In training neural networks, we use differentiation and stochastic gradient descent (SGD) to optimize a loss function. Now that we have a sense of how PyTorch's autograd can be used to compute and access derivatives, we will look at an example where we use automatic differentiation and SGD to find the minimum of $ L=(x-x_f)^2 $. Here $x_f$ is a variable for a desired value we are trying to optimize for; $L$ represents a loss that we are trying to minimize. While we can clearly solve this problem analytically ($ x_{min}=x_f $), considering how we can compute this using PyTorch's autograd sets us up nicely for future labs where we use gradient descent to optimize entire neural network losses.

In [None]:
### Function minimization with autograd and gradients ###

x = torch.randn(1) # Create a single random value for the initial x.
print(f"Initializing x={x.item()}") # Print the initial value.

x_f = 4  # Create a target value that x should reach.
learning_rate = 1e-2 # Set a rate to change x to reach the target value.
iterations = 500 # Set a number of iterations to loop through.
history = [] # Create an empty list to store all x values for graphing.

# In each iteration, we compute the loss, compute the gradient of the loss, and update the x value based on the gradient.
for i in range(iterations):
    x = torch.tensor([x], requires_grad=True) # Create a value for our x that tracks all its operations in our current iteration.
    loss = (x - x_f) ** 2  # Compute the loss as the difference between the initial and target values.

    loss.backward() # Backpropagate through the loss for our input x to compute the gradient.
    x = x.item() - learning_rate * x.grad # Change the initial value to move it slightly towards the target value.
    history.append(x.item()) # Add the updated value to the graphing list.

print("Final x={}".format(x.item())) # Print the final value to see how close it is to the target value.

# Plot the changes of the initial value as it moves towards the target value.
plt.plot(history)
plt.plot([0, iterations], [x_f, x_f])
plt.legend(('Initial Value', 'Target Value'))
plt.xlabel('Iteration')
plt.ylabel('Value')


This process of taking an initial value and moving towards a target value is called Stochastic Gradient Descent (SGD). SGD is used in machine learning to optimize weights for higher model accuracy. Even though many other methods have been developed, it remains one of the most commonly used in machine learning for weight optimization.

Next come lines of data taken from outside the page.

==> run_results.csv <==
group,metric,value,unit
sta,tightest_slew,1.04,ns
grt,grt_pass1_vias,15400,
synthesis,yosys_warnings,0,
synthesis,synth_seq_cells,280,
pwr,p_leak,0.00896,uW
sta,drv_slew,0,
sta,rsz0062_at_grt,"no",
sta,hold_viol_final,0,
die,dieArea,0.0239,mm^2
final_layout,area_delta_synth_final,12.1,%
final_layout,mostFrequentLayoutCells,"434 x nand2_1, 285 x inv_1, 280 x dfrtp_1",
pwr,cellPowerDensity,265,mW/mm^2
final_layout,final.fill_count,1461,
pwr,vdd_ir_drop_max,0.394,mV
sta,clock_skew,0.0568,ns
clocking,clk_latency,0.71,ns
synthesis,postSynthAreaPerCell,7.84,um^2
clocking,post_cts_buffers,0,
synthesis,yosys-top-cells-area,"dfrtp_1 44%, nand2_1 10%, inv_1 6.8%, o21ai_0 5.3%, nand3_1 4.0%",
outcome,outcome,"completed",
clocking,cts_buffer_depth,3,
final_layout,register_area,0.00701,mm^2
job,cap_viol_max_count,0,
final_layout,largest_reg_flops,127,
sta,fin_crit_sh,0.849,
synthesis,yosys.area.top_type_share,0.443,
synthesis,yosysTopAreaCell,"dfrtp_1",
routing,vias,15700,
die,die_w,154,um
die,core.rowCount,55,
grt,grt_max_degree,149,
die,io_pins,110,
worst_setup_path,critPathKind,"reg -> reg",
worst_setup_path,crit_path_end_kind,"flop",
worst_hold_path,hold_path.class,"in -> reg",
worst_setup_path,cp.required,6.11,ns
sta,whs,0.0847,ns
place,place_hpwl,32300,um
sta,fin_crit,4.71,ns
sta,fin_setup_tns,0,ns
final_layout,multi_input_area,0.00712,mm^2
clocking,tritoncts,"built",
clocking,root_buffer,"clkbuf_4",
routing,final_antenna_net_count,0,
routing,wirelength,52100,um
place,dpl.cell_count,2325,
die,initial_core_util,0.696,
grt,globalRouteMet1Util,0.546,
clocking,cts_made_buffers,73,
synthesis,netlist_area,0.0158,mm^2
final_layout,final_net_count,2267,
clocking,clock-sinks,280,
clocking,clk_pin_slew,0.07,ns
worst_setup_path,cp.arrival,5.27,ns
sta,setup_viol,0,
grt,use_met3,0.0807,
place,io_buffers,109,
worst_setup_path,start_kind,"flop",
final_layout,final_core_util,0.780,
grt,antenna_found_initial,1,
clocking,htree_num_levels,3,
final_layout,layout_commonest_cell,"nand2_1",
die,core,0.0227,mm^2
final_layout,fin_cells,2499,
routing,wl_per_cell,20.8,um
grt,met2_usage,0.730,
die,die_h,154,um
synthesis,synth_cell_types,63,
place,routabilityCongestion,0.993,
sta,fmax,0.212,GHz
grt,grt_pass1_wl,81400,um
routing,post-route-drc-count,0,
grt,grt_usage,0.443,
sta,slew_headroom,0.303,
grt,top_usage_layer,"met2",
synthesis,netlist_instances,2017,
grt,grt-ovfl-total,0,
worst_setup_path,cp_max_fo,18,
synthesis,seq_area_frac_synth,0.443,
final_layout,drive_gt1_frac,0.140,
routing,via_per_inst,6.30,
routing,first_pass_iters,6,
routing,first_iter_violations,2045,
[src/core/dbe_pkg.sv]
/*
 * Shared constants and types of the burst access engine: pin bundle, latency slot,
 * mode fields, engine states and the register map.
 * Assumes one clock domain, pclk, and a DDR clock sampled as an ordinary input.
 */
// Overview of operation
// - Only burst lengths 4 and 8; address bit 3 at mode set picks order.
// - Beat columns: BL4 sequential mod 4, interleaved XOR, BL8 sequential nibble wrap.
// - Read decoded when select and column strobe low, row strobe and write high.
// - First read data appears additive plus column latency clocks after read.
// - Read strobe driven low one clock ahead; data aligned to strobe edges.
// - Reads every 4 clocks at burst length 8 give gapless data.
// - Writes every BL/2 clocks give gapless write bursts.
// - Write decoded when select, column strobe, write low and row strobe high.
// - Write latency equals read latency minus one clock.
// - Data after the programmed beats of a write burst is ignored.
// - One mask input per byte lane, sampled like write data.
// - Command spacing uses programmed burst length, not shortened burst.
// - Precharge decode; address bit 10 closes all banks, else bank address.
package dbe_pkg;

    localparam int DQ_W = 16;
    localparam int LANES = 2;
    localparam int ADDR_W = 14;
    localparam int BA_W = 3;
    localparam int MEM_D = 16;
    localparam int SR_D = 16;

    // ------------------------
    // Register map
    // ------------------------
    localparam logic [7:0] REG_CTRL = 8'h00;
    localparam logic [7:0] REG_MODE = 8'h04;
    localparam logic [7:0] REG_BANKS = 8'h08;
    localparam logic [7:0] REG_COUNT = 8'h0c;
    localparam logic CTRL_EN_RST = 1'b1;

    // ------------------------
    // Command pins and mode fields
    // ------------------------
    localparam logic [3:0] CMD_MRS = 4'h0;
    localparam logic [3:0] CMD_PRE = 4'h2;
    localparam logic [3:0] CMD_ACT = 4'h3;
    localparam logic [3:0] CMD_WR = 4'h4;
    localparam logic [3:0] CMD_RD = 4'h5;
    localparam logic [2:0] BA_MR = 3'h0;
    localparam logic [2:0] BA_EMR1 = 3'h1;
    localparam logic [2:0] MR_BL4 = 3'h2;
    localparam logic [2:0] MR_BL8 = 3'h3;
    localparam int MR_BT_BIT = 3;
    localparam int MR_CL_LSB = 4;
    localparam int EMR_AL_LSB = 3;
    localparam int AP_BIT = 10;
    localparam logic [2:0] CL_RST = 3'h3;
    localparam logic [2:0] CL_MIN = 3'h2;
    localparam logic [2:0] AL_RST = 3'h0;
    localparam logic [3:0] BEATS4 = 4'h4;
    localparam logic [3:0] BEATS8 = 4'h8;
    localparam logic [3:0] RD_ADJ = 4'h1;
    localparam logic [3:0] WR_ADJ = 4'h2;

    typedef struct packed {
        logic ck;
        logic cs_n;
        logic ras_n;
        logic cas_n;
        logic we_n;
        logic [BA_W-1:0] ba;
        logic [ADDR_W-1:0] addr;
        logic [DQ_W-1:0] dq;
        logic dqs;
        logic [LANES-1:0] dm;
    } dbe_pins_t;

    typedef struct packed {
        logic vld;
        logic wr;
        logic [3:0] col;
    } dbe_slot_t;

    typedef struct packed {
        logic [2:0] al;
        logic [2:0] cl;
        logic intl;
        logic bl8;
    } dbe_mode_t;

    typedef enum logic [1:0] {
        RD_IDLE = 2'h0,
        RD_PRE = 2'h1,
        RD_BURST = 2'h3
    } dbe_rd_t;

    typedef enum logic [1:0] {
        WR_IDLE = 2'h0,
        WR_ARM = 2'h1,
        WR_BURST = 2'h3
    } dbe_wr_t;

endpackage

[src/core/dbe_burst.sv]
/*
 * Burst access engine of a DDR2 memory device with an APB register slave.
 * Assumes the DDR clock is far slower than pclk, so its edges and the strobe
 * edges are found by oversampling after two synchronising flip-flops.
 */
`timescale 1ns/100ps
module dbe_burst (
    input wire logic pclk,
    input wire logic presetn,
    input wire logic [7:0] paddr,
    input wire logic psel,
    input wire logic penable,
    input wire logic pwrite,
    input wire logic [31:0] pwdata,
    output logic [31:0] prdata,
    output logic pready,
    output logic pslverr,
    input wire logic ck,
    input wire logic cs_n,
    input wire logic ras_n,
    input wire logic cas_n,
    input wire logic we_n,
    input wire logic [2:0] ba,
    input wire logic [13:0] addr,
    input wire logic [15:0] dq_in,
    output logic [15:0] dq_out,
    output logic dq_oe,
    input wire logic dqs_in,
    output logic dqs_out,
    output logic dqs_oe,
    input wire logic [1:0] dm
);

    // ------------------------
    // Pin synchronisers
    // ------------------------
    dbe_pkg::dbe_pins_t p1;
    dbe_pkg::dbe_pins_t p2;
    dbe_pkg::dbe_pins_t p3;
    dbe_pkg::dbe_pins_t next_p1;

    always_comb begin
        next_p1 = '{ck: ck, cs_n: cs_n, ras_n: ras_n, cas_n: cas_n, we_n: we_n,
                    ba: ba, addr: addr, dq: dq_in, dqs: dqs_in, dm: dm};
    end

    // The third stage holds the level just before an edge, where setup is met.
    always_ff @(posedge pclk or negedge presetn) begin
        if (!presetn) begin
            p1 <= '0;
            p2 <= '0;
            p3 <= '0;
        end else begin
            p1 <= next_p1;
            p2 <= p1;
            p3 <= p2;
        end
    end

    logic tick;
    logic ck_edge;
    logic dqs_rise;
    logic dqs_edge;
    logic [3:0] cmd;
    assign tick = p2.ck & ~p3.ck;
    assign ck_edge = p2.ck ^ p3.ck;
    assign dqs_rise = p2.dqs & ~p3.dqs;
    assign dqs_edge = p2.dqs ^ p3.dqs;
    assign cmd = {p3.cs_n, p3.ras_n, p3.cas_n, p3.we_n};

    // ------------------------
    // Mode, banks and counters
    // ------------------------
    dbe_pkg::dbe_mode_t mode;
    dbe_pkg::dbe_mode_t next_mode;
    logic [7:0] bank_open;
    logic [7:0] next_bank_open;
    logic [15:0] rd_cnt;
    logic [15:0] next_rd_cnt;
    logic [15:0] wr_cnt;
    logic [15:0] next_wr_cnt;
    logic ctrl_en;
    logic next_ctrl_en;
    logic cmd_ok;
    logic is_rd;
    logic is_wr;
    logic [3:0] len;
    logic [3:0] rl;
    dbe_pkg::dbe_slot_t ins;
    logic [3:0] ins_idx;

    assign cmd_ok = tick & ctrl_en;
    assign is_rd = cmd_ok & (cmd == dbe_pkg::CMD_RD);
    assign is_wr = cmd_ok & (cmd == dbe_pkg::CMD_WR);
    assign len = mode.bl8 ? dbe_pkg::BEATS8 : dbe_pkg::BEATS4;
    assign rl = 4'(mode.al) + 4'(mode.cl);

    always_comb begin
        next_mode = mode;
        next_bank_open = bank_open;
        next_rd_cnt = rd_cnt;
        next_wr_cnt = wr_cnt;
        if (cmd_ok && cmd == dbe_pkg::CMD_MRS && p3.ba == dbe_pkg::BA_MR) begin
            if (p3.addr[2:0] == dbe_pkg::MR_BL4 || p3.addr[2:0] == dbe_pkg::MR_BL8) begin
                next_mode.bl8 = (p3.addr[2:0] == dbe_pkg::MR_BL8);
            end
            next_mode.intl = p3.addr[dbe_pkg::MR_BT_BIT];
            if (p3.addr[dbe_pkg::MR_CL_LSB +: 3] >= dbe_pkg::CL_MIN) begin
                next_mode.cl = p3.addr[dbe_pkg::MR_CL_LSB +: 3];
            end
        end
        if (cmd_ok && cmd == dbe_pkg::CMD_MRS && p3.ba == dbe_pkg::BA_EMR1) begin
            next_mode.al = p3.addr[dbe_pkg::EMR_AL_LSB +: 3];
        end
        if (cmd_ok && cmd == dbe_pkg::CMD_ACT) begin
            next_bank_open[p3.ba] = 1'b1;
        end
        if (cmd_ok && cmd == dbe_pkg::CMD_PRE) begin
            if (p3.addr[dbe_pkg::AP_BIT]) begin
                next_bank_open = '0;
            end else begin
                next_bank_open[p3.ba] = 1'b0;
            end
        end
        if (is_rd) begin
            next_rd_cnt = rd_cnt + 16'h1;
        end
        if (is_wr) begin
            next_wr_cnt = wr_cnt + 16'h1;
        end
    end

    always_comb begin
        ins = '{vld: is_rd | is_wr, wr: is_wr, col: p3.addr[3:0]};
        ins_idx = is_wr ? rl - dbe_pkg::WR_ADJ : rl - dbe_pkg::RD_ADJ;
    end

    // ------------------------
    // Latency line, one slot per DDR clock
    // ------------------------
    dbe_pkg::dbe_slot_t sr [dbe_pkg::SR_D];
    dbe_pkg::dbe_slot_t next_sr [dbe_pkg::SR_D];

    for (genvar i = 0; i < dbe_pkg::SR_D; i++) begin : g_sr
        always_comb begin
            next_sr[i] = sr[i];
            if (tick) begin
                next_sr[i] = (i == dbe_pkg::SR_D - 1) ? '0 : sr[(i + 1) % dbe_pkg::SR_D];
                if (ins.vld && ins_idx == 4'(i)) begin
                    next_sr[i] = ins;
                end
            end
        end
    end

    always_ff @(posedge pclk or negedge presetn) begin
        if (!presetn) begin
            for (int i = 0; i < dbe_pkg::SR_D; i++) begin
                sr[i] <= '0;
            end
        end else begin
            sr <= next_sr;
        end
    end

    // ------------------------
    // Storage and burst ordering
    // ------------------------
    function automatic logic [3:0] beat_col(input logic [3:0] s, input logic [2:0] i,
                                           input logic intl);
        logic [2:0] o;
        if (intl) begin
            o = s[2:0] ^ i;
        end else begin
            o = {s[2] ^ i[2], 2'(s[1:0] + i[1:0])};
        end
        return {s[3], o};
    endfunction

    logic [15:0] mem [dbe_pkg::MEM_D];
    logic [15:0] next_mem [dbe_pkg::MEM_D];
    logic wen;
    logic [3:0] widx;

    always_comb begin
        next_mem = mem;
        for (int l = 0; l < dbe_pkg::LANES; l++) begin
            if (wen && !p3.dm[l]) begin
                next_mem[widx][l*8 +: 8] = p3.dq[l*8 +: 8];
            end
        end
    end

    always_ff @(posedge pclk or negedge presetn) begin
        if (!presetn) begin
            for (int i = 0; i < dbe_pkg::MEM_D; i++) begin
                mem[i] <= '0;
            end
        end else begin
            mem <= next_mem;
        end
    end

    // ------------------------
    // Write capture
    // ------------------------
    dbe_pkg::dbe_wr_t wr_st;
    dbe_pkg::dbe_wr_t next_wr_st;
    logic [3:0] wcol;
    logic [3:0] next_wcol;
    logic [2:0] wbeat;
    logic [2:0] next_wbeat;
    logic [3:0] wleft;
    logic [3:0] next_wleft;
    logic start_wr;
    logic [3:0] cur_wcol;

    assign start_wr = tick & sr[0].vld & sr[0].wr;
    assign cur_wcol = start_wr ? sr[0].col : wcol;

    always_comb begin
        next_wr_st = wr_st;
        next_wcol = cur_wcol;
        next_wbeat = wbeat;
        next_wleft = wleft;
        wen = 1'b0;
        widx = beat_col(cur_wcol, wbeat, mode.intl);
        if (start_wr || wr_st == dbe_pkg::WR_ARM) begin
            next_wr_st = dbe_pkg::WR_ARM;
            if (dqs_rise) begin
                wen = 1'b1;
                widx = beat_col(cur_wcol, 3'h0, mode.intl);
                next_wbeat = 3'h1;
                next_wleft = len - 4'h1;
                next_wr_st = dbe_pkg::WR_BURST;
            end
        end else if (wr_st == dbe_pkg::WR_BURST && dqs_edge) begin
            wen = 1'b1;
            next_wbeat = wbeat + 3'h1;
            next_wleft = wleft - 4'h1;
            if (wleft == 4'h1) begin
                next_wr_st = dbe_pkg::WR_IDLE;
            end
        end
    end

    always_ff @(posedge pclk or negedge presetn) begin
        if (!presetn) begin
            wr_st <= dbe_pkg::WR_IDLE;
            wcol <= '0;
            wbeat <= '0;
            wleft <= '0;
        end else begin
            wr_st <= next_wr_st;
            wcol <= next_wcol;
            wbeat <= next_wbeat;
            wleft <= next_wleft;
        end
    end

    // ------------------------
    // Read drive
    // ------------------------
    dbe_pkg::dbe_rd_t rd_st;
    dbe_pkg::dbe_rd_t next_rd_st;
    logic [3:0] rcol;
    logic [3:0] next_rcol;
    logic [2:0] rbeat;
    logic [2:0] next_rbeat;
    logic [3:0] rleft;
    logic [3:0] next_rleft;
    logic [15:0] next_dq_out;
    logic next_dq_oe;
    logic next_dqs_out;
    logic next_dqs_oe;
    logic start_rd;
    logic pre_rd;

    assign start_rd = tick & sr[0].vld & ~sr[0].wr;
    assign pre_rd = tick & sr[1].vld & ~sr[1].wr;

    always_comb begin
        next_rd_st = rd_st;
        next_rcol = rcol;
        next_rbeat = rbeat;
        next_rleft = rleft;
        next_dq_out = dq_out;
        next_dq_oe = dq_oe;
        next_dqs_out = dqs_out;
        next_dqs_oe = dqs_oe;
        if (start_rd) begin
            next_rd_st = dbe_pkg::RD_BURST;
            next_rcol = sr[0].col;
            next_rbeat = 3'h1;
            next_rleft = len - 4'h1;
            next_dq_out = mem[beat_col(sr[0].col, 3'h0, mode.intl)];
            next_dq_oe = 1'b1;
            next_dqs_out = 1'b1;
            next_dqs_oe = 1'b1;
        end else if (ck_edge) begin
            if (rd_st == dbe_pkg::RD_BURST && rleft != 4'h0) begin
                next_dq_out = mem[beat_col(rcol, rbeat, mode.intl)];
                next_dqs_out = tick;
                next_rbeat = rbeat + 3'h1;
                next_rleft = rleft - 4'h1;
            end else if (pre_rd) begin
                next_rd_st = dbe_pkg::RD_PRE;
                next_dq_oe = 1'b0;
                next_dqs_out = 1'b0;
                next_dqs_oe = 1'b1;
            end else if (rd_st != dbe_pkg::RD_PRE) begin
                next_rd_st = dbe_pkg::RD_IDLE;
                next_dq_oe = 1'b0;
                next_dqs_out = 1'b0;
                next_dqs_oe = 1'b0;
            end
        end
    end

    always_ff @(posedge pclk or negedge presetn) begin
        if (!presetn) begin
            rd_st <= dbe_pkg::RD_IDLE;
            rcol <= '0;
            rbeat <= '0;
            rleft <= '0;
            dq_out <= '0;
            dq_oe <= 1'b0;
            dqs_out <= 1'b0;
            dqs_oe <= 1'b0;
        end else begin
            rd_st <= next_rd_st;
            rcol <= next_rcol;
            rbeat <= next_rbeat;
            rleft <= next_rleft;
            dq_out <= next_dq_out;
            dq_oe <= next_dq_oe;
            dqs_out <= next_dqs_out;
            dqs_oe <= next_dqs_oe;
        end
    end

    // ------------------------
    // APB slave
    // ------------------------
    logic [31:0] next_prdata;
    logic next_pready;
    logic next_pslverr;
    logic setup;

    // Zero wait states: the answer is prepared during setup.
    assign setup = psel & ~penable;

    always_comb begin
        next_pready = setup;
        next_pslverr = 1'b0;
        next_prdata = '0;
        next_ctrl_en = ctrl_en;
        if (setup) begin
            case (paddr)
                dbe_pkg::REG_CTRL: begin
                    next_prdata = {31'h0, ctrl_en};
                end
                dbe_pkg::REG_MODE: begin
                    next_prdata = {24'h0, mode};
                end
                dbe_pkg::REG_BANKS: begin
                    next_prdata = {24'h0, bank_open};
                end
                dbe_pkg::REG_COUNT: begin
                    next_prdata = {wr_cnt, rd_cnt};
                end
                default: begin
                    next_pslverr = 1'b1;
                end
            endcase
            if (pwrite) begin
                next_prdata = '0;
            end
        end
        if (psel && penable && pready && pwrite && paddr == dbe_pkg::REG_CTRL) begin
            next_ctrl_en = pwdata[0];
        end
    end

    always_ff @(posedge pclk or negedge presetn) begin
        if (!presetn) begin
            prdata <= '0;
            pready <= 1'b0;
            pslverr <= 1'b0;
            ctrl_en <= dbe_pkg::CTRL_EN_RST;
            mode <= '{al: dbe_pkg::AL_RST, cl: dbe_pkg::CL_RST, intl: 1'b0, bl8: 1'b0};
            bank_open <= '0;
            rd_cnt <= '0;
            wr_cnt <= '0;
        end else begin
            prdata <= next_prdata;
            pready <= next_pready;
            pslverr <= next_pslverr;
            ctrl_en <= next_ctrl_en;
            mode <= next_mode;
            bank_open <= next_bank_open;
            rd_cnt <= next_rd_cnt;
            wr_cnt <= next_wr_cnt;
        end
    end

endmodule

PyTorch's `autograd` provides an extremely flexible framework for automatic differentiation. In order to backpropagate errors through a neural network, we track operations on a variable, use this information to determine the gradients, and then use these gradients for optimization using SGD.

I highly encourage you to experiment with different values for `learning_rate` and `iterations` to see what effects they have on the final value and the trend of the graph. Additionally, go back to the custom layers and models we defined to see what happens when you change the input, input shape, output shape, and other characteristics of the model.